The next thing that will happen over the following year or two is going to be a massive trend of browser and computer use agents being deployed. That is again another level of abstraction. They might even incorporate really good memory systems and surely will have demonstration or observation modes that can extract procedures from humans using UIs. They will also learn (record) procedural details for optimization during exploration from verbal or written instructions.

clbrmbr a day ago | parent | next [-]

I agree that the strongest agentic models (Claude Opus 4 in particular) change the calculus. They still need good context, but damn are they good at reaching for the right tool.

bonzini 2 days ago | parent | prev [-]

The techniques he has in the post are mostly "model your problem as a data flow graph and follow it".

If you skip the modeling part and rely on something that you don't control being good enough, that's faith not engineering.

ilaksh 2 days ago | parent [-]

I didn't say to skip any kind of problem modeling. I just didn't emphasize it.

The goal _should_ be to avoid doing traditional software engineering or create a system that requires typical engineering to maintain.

Agents with leading edge LLMs allow smart users to have flexible systems that they can evolve by modifying instructions and tools. This requires less technical skill than visual programming.

If you are only taking advantage of the LLM to handle a few wrinkles or a little bit of natural language mapping then you aren't really taking advantage of what they can do.

Of course you can build systems with rigid workflows and sprinkling of LLM integration, but for most use cases it's probably not the right default mindset for mid-2025.

Like I said, I was originally following that approach a little ways back. But things change.
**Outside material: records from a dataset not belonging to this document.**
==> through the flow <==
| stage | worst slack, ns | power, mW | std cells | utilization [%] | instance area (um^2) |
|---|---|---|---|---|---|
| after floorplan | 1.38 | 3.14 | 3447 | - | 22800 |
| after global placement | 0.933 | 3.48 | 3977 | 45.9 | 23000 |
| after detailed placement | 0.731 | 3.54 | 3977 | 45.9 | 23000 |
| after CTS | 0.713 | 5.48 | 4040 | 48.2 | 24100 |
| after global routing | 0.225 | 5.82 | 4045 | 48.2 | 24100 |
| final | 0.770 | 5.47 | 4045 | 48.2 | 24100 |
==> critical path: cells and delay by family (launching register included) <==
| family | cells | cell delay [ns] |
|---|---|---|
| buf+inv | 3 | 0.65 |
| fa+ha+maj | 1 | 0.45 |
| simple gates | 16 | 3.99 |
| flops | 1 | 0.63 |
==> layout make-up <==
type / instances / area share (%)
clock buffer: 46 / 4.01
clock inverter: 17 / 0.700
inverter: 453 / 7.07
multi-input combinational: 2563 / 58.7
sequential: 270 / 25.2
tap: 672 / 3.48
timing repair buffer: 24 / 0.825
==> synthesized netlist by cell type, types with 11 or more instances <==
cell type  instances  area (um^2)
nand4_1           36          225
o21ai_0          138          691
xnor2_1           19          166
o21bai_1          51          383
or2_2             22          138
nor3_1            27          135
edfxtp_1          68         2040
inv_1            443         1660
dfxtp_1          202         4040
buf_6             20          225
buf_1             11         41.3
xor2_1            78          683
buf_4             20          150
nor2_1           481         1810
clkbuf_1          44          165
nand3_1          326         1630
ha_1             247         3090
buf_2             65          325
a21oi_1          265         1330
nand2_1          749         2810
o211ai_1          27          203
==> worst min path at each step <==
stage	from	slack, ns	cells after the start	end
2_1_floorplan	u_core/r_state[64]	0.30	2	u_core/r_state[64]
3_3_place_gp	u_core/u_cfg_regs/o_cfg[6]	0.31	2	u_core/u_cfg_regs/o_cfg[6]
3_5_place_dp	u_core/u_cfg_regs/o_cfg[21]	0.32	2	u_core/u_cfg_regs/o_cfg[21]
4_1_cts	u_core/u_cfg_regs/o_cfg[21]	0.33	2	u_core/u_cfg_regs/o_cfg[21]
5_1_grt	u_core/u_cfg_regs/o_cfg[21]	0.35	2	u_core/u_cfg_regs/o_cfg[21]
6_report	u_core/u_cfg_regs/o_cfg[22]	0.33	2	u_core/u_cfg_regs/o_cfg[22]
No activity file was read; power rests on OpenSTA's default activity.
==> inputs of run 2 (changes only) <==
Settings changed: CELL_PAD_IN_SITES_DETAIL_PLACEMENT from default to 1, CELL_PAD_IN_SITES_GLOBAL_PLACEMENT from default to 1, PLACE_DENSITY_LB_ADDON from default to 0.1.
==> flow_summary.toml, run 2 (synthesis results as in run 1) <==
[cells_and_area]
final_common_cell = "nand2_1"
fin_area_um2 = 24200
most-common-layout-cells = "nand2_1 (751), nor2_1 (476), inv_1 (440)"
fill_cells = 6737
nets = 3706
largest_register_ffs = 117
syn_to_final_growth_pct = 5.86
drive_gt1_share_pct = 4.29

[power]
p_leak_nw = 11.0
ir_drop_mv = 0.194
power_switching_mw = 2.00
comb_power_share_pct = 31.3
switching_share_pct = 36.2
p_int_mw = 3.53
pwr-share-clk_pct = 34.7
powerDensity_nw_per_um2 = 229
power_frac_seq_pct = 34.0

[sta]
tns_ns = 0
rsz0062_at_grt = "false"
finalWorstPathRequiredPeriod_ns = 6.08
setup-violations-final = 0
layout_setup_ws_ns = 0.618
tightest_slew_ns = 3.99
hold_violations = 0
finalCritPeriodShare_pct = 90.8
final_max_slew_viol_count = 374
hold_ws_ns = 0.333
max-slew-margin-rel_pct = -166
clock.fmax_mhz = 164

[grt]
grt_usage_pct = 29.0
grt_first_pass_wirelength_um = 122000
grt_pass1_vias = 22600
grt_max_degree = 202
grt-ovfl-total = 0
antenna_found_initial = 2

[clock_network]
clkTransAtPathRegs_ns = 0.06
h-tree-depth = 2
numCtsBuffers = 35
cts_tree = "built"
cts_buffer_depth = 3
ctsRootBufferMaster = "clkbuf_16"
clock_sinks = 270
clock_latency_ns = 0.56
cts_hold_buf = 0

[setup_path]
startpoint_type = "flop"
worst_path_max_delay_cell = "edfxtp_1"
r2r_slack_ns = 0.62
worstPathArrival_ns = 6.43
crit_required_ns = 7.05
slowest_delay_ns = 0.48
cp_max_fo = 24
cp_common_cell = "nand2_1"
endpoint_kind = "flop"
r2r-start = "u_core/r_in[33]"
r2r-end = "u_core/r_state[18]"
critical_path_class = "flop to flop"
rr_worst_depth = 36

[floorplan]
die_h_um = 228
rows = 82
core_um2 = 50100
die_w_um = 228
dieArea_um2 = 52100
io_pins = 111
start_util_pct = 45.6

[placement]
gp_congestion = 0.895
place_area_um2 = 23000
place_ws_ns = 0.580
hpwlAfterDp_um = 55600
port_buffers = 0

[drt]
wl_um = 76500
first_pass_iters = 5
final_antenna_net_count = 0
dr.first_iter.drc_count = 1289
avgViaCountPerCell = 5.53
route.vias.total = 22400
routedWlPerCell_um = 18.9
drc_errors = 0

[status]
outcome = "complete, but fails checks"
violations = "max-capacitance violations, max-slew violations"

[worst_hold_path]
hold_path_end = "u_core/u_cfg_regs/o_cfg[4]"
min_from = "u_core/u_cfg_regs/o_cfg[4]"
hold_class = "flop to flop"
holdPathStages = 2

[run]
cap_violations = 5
Your viewpoint is about a year out of date.

bonzini 2 days ago | parent [-]

I understand that. You didn't answer the important point, which is that you can't be sure that what you have works if you don't encode the process. And encoding the processes isn't really software engineering; abstractions for business rules management have existed for decades and can be reused in this context.

You're YOLOing it, and okay that may be fine but may also be a colossal mistake, especially if you remove or never had a human in the loop.

ilaksh 2 days ago | parent [-]

What I suggested was to use an actual agent. I also did not say there was no human in the loop.

The process is encoded in natural language and tool options.

I'm not YOLOing anything.

bonzini a day ago | parent [-]

If there is a human in the loop, TFA does say that agents can be the solution. In fact that's pretty much the conclusion that the author makes.

By saying "you should just use agents", anyone who has read the article will assume that you're talking about the case where there's no human in the loop.